Problem details: Please copy the entries below word for word.
========================
$ cat src/rtl/mem_port_arbiter_pkg.sv
// Shared types and defaults for the fetch/data memory-port arbiter.
// Latency: n/a (declarations only).
// Backpressure: n/a (declarations only).
package mips_arb_pkg;

    localparam int WORD_W             = 32;
    localparam int DEF_MAX_DGRANT     = 4;
    localparam int DEF_TIMEOUT_CYCLES = 255;

    typedef logic [WORD_W-1:0] word_t;

    typedef enum logic [1:0] {
        IDLE    = 2'd0,
        BUSY_IF = 2'd1,
        BUSY_D  = 2'd2
    } arb_state_e;

    // Command latched at grant time and held on the memory port until completion.
    typedef struct packed {
        logic  we;
        word_t addr;
        word_t wdata;
    } mem_cmd_t;

endpackage

$ cat src/rtl/mem_port_arbiter_if.sv
// Single-ported memory bus between the arbiter (master) and the memory (slave).
// Latency: n/a (wires only).
// Backpressure: m_ready completes the transaction held by m_req.
interface mem_port_arbiter_if;
    import mips_arb_pkg::*;

    logic  m_req;
    logic  m_we;
    word_t m_addr;
    word_t m_wdata;
    word_t m_rdata;
    logic  m_ready;

    modport master (
        output m_req, m_we, m_addr, m_wdata,
        input  m_rdata, m_ready
    );

    modport slave (
        input  m_req, m_we, m_addr, m_wdata,
        output m_rdata, m_ready
    );

endinterface

$ cat src/rtl/mem_port_arbiter_grant_logic.sv
// Combinational grant selection with ack-cycle masking and starvation-count update.
// Latency: 0 cycles (pure combinational).
// Backpressure: grants only while idle; a port whose ack is high this cycle is masked.
module arb_grant_logic
    import mips_arb_pkg::*;
#(
    parameter int MAX_DGRANT = DEF_MAX_DGRANT,
    parameter int CNT_W      = $clog2(MAX_DGRANT + 1)
) (
    input  logic             idle,
    input  logic             if_req,
    input  logic             d_req,
    input  logic             if_ack,
    input  logic             d_ack,
    input  logic [CNT_W-1:0] dgrant_cnt,
    output logic             grant_if,
    output logic             grant_d,
    output logic [CNT_W-1:0] dgrant_cnt_nxt
);

    localparam logic [CNT_W-1:0] CNT_MAX = CNT_W'(MAX_DGRANT);

    logic if_live;
    logic d_live;
    logic under_limit;

    // Data wins unless fetch is waiting and data has used up its consecutive-grant budget.
    always_comb begin
        if_live        = if_req & ~if_ack;
        d_live         = d_req & ~d_ack;
        under_limit    = (dgrant_cnt < CNT_MAX);
        grant_d        = idle & d_live & (~if_live | under_limit);
        grant_if       = idle & if_live & ~grant_d;
        dgrant_cnt_nxt = dgrant_cnt;
        if (idle) begin
            if (grant_if || !if_live) begin
                dgrant_cnt_nxt = '0;
            end else if (grant_d && under_limit) begin
                dgrant_cnt_nxt = dgrant_cnt + CNT_W'(1);
            end
        end
    end

endmodule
========================
Answer space:
$ cat src/rtl/mem_port_arbiter_pkg.sv
// Shared types and defaults for the fetch/data memory-port arbiter.
// Latency: n/a (declarations only).
// Backpressure: n/a (declarations only).
package mips_arb_pkg;

    localparam int WORD_W             = 32;
    localparam int DEF_MAX_DGRANT     = 4;
    localparam int DEF_TIMEOUT_CYCLES = 255;

    typedef logic [WORD_W-1:0] word_t;

    typedef enum logic [1:0] {
        IDLE    = 2'd0,
        BUSY_IF = 2'd1,
        BUSY_D  = 2'd2
    } arb_state_e;

    // Command latched at grant time and held on the memory port until completion.
    typedef struct packed {
        logic  we;
        word_t addr;
        word_t wdata;
    } mem_cmd_t;

endpackage

$ cat src/rtl/mem_port_arbiter_if.sv
// Single-ported memory bus between the arbiter (master) and the memory (slave).
// Latency: n/a (wires only).
// Backpressure: m_ready completes the transaction held by m_req.
interface mem_port_arbiter_if;
    import mips_arb_pkg::*;

    logic  m_req;
    logic  m_we;
    word_t m_addr;
    word_t m_wdata;
    word_t m_rdata;
    logic  m_ready;

    modport master (
        output m_req, m_we, m_addr, m_wdata,
        input  m_rdata, m_ready
    );

    modport slave (
        input  m_req, m_we, m_addr, m_wdata,
        output m_rdata, m_ready
    );

endinterface

$ cat src/rtl/mem_port_arbiter_grant_logic.sv
// Combinational grant selection with ack-cycle masking and starvation-count update.
// Latency: 0 cycles (pure combinational).
// Backpressure: grants only while idle; a port whose ack is high this cycle is masked.
module arb_grant_logic
    import mips_arb_pkg::*;
#(
    parameter int MAX_DGRANT = DEF_MAX_DGRANT,
    parameter int CNT_W      = $clog2(MAX_DGRANT + 1)
) (
    input  logic             idle,
    input  logic             if_req,
    input  logic             d_req,
    input  logic             if_ack,
    input  logic             d_ack,
    input  logic [CNT_W-1:0] dgrant_cnt,
    output logic             grant_if,
    output logic             grant_d,
    output logic [CNT_W-1:0] dgrant_cnt_nxt
);

    localparam logic [CNT_W-1:0] CNT_MAX = CNT_W'(MAX_DGRANT);

    logic if_live;
    logic d_live;
    logic under_limit;

    // Data wins unless fetch is waiting and data has used up its consecutive-grant budget.
    always_comb begin
        if_live        = if_req & ~if_ack;
        d_live         = d_req & ~d_ack;
        under_limit    = (dgrant_cnt < CNT_MAX);
        grant_d        = idle & d_live & (~if_live | under_limit);
        grant_if       = idle & if_live & ~grant_d;
        dgrant_cnt_nxt = dgrant_cnt;
        if (idle) begin
            if (grant_if || !if_live) begin
                dgrant_cnt_nxt = '0;
            end else if (grant_d && under_limit) begin
                dgrant_cnt_nxt = dgrant_cnt + CNT_W'(1);
            end
        end
    end

endmodule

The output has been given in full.